WHAT YOU HAVE TO DO →
Needed from the data below: every line from the one with "set_input_delay 1.36 -clock" up to and including the one with "set_load 0.05 [all_outputs]", repeated exactly and with nothing else.

(Saved entries)
"""

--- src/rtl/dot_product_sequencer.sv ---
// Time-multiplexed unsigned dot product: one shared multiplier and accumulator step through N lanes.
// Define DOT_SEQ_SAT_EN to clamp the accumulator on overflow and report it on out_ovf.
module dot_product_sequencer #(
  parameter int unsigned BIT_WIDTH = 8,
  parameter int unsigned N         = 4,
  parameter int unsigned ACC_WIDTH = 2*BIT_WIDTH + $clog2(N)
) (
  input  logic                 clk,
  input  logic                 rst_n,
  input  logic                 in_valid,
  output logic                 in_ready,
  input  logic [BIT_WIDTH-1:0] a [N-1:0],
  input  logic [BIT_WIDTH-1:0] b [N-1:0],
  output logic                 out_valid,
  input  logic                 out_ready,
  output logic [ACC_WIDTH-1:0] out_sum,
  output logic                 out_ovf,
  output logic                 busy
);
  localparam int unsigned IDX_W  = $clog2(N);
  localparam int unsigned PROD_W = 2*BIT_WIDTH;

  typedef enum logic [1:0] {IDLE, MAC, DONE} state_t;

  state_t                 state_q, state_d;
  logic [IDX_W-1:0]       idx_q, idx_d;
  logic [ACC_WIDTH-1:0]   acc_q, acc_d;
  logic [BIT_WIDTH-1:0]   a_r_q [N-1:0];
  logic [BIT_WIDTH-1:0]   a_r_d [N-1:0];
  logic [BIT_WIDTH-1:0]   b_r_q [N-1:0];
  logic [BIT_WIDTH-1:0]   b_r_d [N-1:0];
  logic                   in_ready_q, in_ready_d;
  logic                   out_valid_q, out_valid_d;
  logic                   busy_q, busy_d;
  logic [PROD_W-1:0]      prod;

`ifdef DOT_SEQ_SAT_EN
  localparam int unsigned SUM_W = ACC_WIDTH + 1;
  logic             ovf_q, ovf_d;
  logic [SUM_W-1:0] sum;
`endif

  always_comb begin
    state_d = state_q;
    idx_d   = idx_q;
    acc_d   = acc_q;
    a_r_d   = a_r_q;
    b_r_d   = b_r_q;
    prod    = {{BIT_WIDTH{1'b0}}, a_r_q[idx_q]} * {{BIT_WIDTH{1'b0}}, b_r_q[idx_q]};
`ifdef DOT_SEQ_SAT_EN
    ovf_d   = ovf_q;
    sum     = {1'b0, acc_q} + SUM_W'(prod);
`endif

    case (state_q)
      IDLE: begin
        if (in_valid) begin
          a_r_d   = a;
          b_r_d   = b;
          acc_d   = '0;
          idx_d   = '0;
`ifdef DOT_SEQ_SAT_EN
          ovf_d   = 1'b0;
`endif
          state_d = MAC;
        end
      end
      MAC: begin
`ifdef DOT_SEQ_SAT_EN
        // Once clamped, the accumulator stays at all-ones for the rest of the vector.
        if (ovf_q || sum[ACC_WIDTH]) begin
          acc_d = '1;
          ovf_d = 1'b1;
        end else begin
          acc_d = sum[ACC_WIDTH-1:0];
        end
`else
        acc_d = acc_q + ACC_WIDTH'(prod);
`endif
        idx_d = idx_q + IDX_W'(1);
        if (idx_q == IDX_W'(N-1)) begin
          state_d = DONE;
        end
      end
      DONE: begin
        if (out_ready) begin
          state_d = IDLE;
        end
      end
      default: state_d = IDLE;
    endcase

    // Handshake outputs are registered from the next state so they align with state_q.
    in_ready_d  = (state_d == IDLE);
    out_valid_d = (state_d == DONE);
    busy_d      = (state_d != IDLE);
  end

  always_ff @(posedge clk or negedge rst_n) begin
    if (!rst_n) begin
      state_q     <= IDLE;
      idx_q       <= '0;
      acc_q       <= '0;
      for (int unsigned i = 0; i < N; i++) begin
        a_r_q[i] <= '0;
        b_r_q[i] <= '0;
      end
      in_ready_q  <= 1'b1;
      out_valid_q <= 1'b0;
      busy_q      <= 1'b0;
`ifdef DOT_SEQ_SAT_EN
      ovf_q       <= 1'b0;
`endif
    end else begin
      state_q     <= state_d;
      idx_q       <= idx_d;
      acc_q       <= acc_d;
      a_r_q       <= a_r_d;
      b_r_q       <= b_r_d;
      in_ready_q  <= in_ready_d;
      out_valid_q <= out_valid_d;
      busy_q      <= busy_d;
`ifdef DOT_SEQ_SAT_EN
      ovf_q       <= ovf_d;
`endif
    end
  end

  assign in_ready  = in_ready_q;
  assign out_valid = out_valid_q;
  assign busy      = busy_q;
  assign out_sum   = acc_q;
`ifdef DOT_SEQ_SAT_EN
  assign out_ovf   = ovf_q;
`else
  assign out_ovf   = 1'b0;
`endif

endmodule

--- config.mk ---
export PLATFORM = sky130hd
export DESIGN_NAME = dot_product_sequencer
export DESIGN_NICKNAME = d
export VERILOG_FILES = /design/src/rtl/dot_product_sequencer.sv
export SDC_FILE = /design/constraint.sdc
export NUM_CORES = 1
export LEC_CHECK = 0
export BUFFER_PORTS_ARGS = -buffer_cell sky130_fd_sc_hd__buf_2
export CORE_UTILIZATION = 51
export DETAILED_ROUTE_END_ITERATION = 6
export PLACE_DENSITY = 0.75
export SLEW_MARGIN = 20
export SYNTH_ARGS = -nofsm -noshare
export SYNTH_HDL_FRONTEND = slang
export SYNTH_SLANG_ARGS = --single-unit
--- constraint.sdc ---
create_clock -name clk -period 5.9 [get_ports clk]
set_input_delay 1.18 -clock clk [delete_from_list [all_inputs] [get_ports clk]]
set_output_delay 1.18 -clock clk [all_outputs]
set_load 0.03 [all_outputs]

"""
"""

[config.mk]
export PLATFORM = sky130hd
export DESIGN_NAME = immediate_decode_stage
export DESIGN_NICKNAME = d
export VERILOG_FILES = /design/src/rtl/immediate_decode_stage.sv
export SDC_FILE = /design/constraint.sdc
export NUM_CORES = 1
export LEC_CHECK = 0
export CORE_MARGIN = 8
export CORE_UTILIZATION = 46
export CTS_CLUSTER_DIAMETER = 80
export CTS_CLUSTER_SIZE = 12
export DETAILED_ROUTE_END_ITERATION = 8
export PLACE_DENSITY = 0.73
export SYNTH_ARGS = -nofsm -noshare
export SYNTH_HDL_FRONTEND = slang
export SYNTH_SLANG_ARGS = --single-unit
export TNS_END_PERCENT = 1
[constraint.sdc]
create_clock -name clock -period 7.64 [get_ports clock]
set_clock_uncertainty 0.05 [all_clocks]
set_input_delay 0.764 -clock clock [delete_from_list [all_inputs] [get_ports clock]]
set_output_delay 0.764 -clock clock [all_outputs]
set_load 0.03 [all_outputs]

"""
"""

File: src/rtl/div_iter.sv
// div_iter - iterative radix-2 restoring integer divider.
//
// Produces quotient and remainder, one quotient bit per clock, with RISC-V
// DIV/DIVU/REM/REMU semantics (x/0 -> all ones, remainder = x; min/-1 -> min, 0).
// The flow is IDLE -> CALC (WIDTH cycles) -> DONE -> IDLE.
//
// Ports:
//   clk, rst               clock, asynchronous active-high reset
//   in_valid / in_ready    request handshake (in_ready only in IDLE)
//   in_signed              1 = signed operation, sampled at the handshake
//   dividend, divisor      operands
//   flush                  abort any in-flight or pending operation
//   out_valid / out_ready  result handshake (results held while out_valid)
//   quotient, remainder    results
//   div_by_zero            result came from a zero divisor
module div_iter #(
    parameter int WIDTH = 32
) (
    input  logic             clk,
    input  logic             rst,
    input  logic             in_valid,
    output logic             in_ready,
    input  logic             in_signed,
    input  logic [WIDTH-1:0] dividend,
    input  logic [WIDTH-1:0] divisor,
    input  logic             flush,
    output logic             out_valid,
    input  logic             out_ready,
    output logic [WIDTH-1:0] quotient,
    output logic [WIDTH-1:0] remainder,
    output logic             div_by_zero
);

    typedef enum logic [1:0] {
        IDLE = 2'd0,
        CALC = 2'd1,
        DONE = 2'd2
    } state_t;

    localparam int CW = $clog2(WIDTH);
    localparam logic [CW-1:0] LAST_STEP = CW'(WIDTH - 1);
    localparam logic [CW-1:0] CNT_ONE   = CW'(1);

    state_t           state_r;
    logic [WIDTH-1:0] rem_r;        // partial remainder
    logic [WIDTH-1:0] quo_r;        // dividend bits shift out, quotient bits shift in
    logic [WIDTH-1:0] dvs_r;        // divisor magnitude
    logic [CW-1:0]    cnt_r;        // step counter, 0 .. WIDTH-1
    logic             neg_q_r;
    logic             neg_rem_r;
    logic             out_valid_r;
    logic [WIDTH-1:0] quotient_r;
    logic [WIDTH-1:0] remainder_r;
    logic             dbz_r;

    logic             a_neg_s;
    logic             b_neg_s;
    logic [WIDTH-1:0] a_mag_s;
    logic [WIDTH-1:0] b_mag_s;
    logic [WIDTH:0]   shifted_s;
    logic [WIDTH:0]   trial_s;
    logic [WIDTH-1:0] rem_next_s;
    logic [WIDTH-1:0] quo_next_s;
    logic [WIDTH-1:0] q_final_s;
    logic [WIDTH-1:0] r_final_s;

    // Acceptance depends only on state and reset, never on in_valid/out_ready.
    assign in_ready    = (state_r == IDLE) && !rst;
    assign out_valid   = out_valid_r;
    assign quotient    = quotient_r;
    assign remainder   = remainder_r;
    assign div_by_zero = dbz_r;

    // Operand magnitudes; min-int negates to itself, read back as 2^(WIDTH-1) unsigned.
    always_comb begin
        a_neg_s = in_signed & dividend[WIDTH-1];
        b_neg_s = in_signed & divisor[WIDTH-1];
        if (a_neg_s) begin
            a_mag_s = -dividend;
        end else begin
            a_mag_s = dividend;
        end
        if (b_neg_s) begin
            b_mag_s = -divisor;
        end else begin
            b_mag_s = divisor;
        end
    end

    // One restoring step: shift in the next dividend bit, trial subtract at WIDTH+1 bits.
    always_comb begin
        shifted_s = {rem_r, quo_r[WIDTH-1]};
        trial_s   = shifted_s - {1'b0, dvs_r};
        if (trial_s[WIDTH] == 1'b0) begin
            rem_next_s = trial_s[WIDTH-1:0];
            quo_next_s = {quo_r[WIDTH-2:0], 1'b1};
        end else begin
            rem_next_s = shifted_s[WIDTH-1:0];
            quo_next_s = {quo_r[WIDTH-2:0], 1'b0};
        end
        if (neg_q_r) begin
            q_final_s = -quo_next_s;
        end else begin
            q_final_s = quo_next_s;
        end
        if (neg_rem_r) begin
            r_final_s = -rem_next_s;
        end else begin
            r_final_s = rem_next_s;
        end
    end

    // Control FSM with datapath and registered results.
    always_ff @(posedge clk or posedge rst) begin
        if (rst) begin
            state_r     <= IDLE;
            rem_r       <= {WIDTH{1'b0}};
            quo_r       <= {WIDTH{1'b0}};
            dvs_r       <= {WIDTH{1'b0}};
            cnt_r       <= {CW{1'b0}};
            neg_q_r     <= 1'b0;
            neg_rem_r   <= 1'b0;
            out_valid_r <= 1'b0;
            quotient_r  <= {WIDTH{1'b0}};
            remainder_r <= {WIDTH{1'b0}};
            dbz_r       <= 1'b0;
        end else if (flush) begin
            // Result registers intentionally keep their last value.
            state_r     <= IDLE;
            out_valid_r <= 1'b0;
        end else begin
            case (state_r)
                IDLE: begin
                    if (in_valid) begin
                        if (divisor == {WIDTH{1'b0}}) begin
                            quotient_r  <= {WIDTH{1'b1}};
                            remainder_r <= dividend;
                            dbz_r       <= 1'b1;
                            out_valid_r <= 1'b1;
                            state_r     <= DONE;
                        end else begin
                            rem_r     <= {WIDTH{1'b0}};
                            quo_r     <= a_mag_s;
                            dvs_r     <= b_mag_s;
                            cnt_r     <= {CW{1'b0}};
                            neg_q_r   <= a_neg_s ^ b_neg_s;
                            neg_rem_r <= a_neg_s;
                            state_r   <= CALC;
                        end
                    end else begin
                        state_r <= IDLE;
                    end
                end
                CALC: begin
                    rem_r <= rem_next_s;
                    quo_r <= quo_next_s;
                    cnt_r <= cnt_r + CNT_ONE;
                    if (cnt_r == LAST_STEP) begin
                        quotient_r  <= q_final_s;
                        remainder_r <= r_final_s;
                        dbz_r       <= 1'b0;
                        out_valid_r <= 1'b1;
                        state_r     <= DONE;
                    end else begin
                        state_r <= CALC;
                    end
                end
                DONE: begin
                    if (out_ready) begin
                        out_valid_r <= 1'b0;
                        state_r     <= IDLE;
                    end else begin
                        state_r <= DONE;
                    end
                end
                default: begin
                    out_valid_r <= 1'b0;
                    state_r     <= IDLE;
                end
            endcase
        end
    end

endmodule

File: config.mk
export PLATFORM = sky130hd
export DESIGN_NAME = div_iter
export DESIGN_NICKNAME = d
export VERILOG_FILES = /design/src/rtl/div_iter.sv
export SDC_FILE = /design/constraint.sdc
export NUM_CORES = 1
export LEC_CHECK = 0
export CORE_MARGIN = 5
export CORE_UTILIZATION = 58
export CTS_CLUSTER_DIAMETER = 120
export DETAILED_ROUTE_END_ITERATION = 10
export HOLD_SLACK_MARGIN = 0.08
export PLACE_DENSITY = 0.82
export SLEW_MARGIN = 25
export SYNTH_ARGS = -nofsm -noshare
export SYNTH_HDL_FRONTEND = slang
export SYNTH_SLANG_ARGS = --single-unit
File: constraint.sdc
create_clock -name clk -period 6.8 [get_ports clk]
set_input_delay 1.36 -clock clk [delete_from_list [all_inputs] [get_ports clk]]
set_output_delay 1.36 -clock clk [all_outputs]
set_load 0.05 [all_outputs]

"""

SOLUTION TO THIS PROBLEM →
set_input_delay 1.36 -clock clk [delete_from_list [all_inputs] [get_ports clk]]
set_output_delay 1.36 -clock clk [all_outputs]
set_load 0.05 [all_outputs]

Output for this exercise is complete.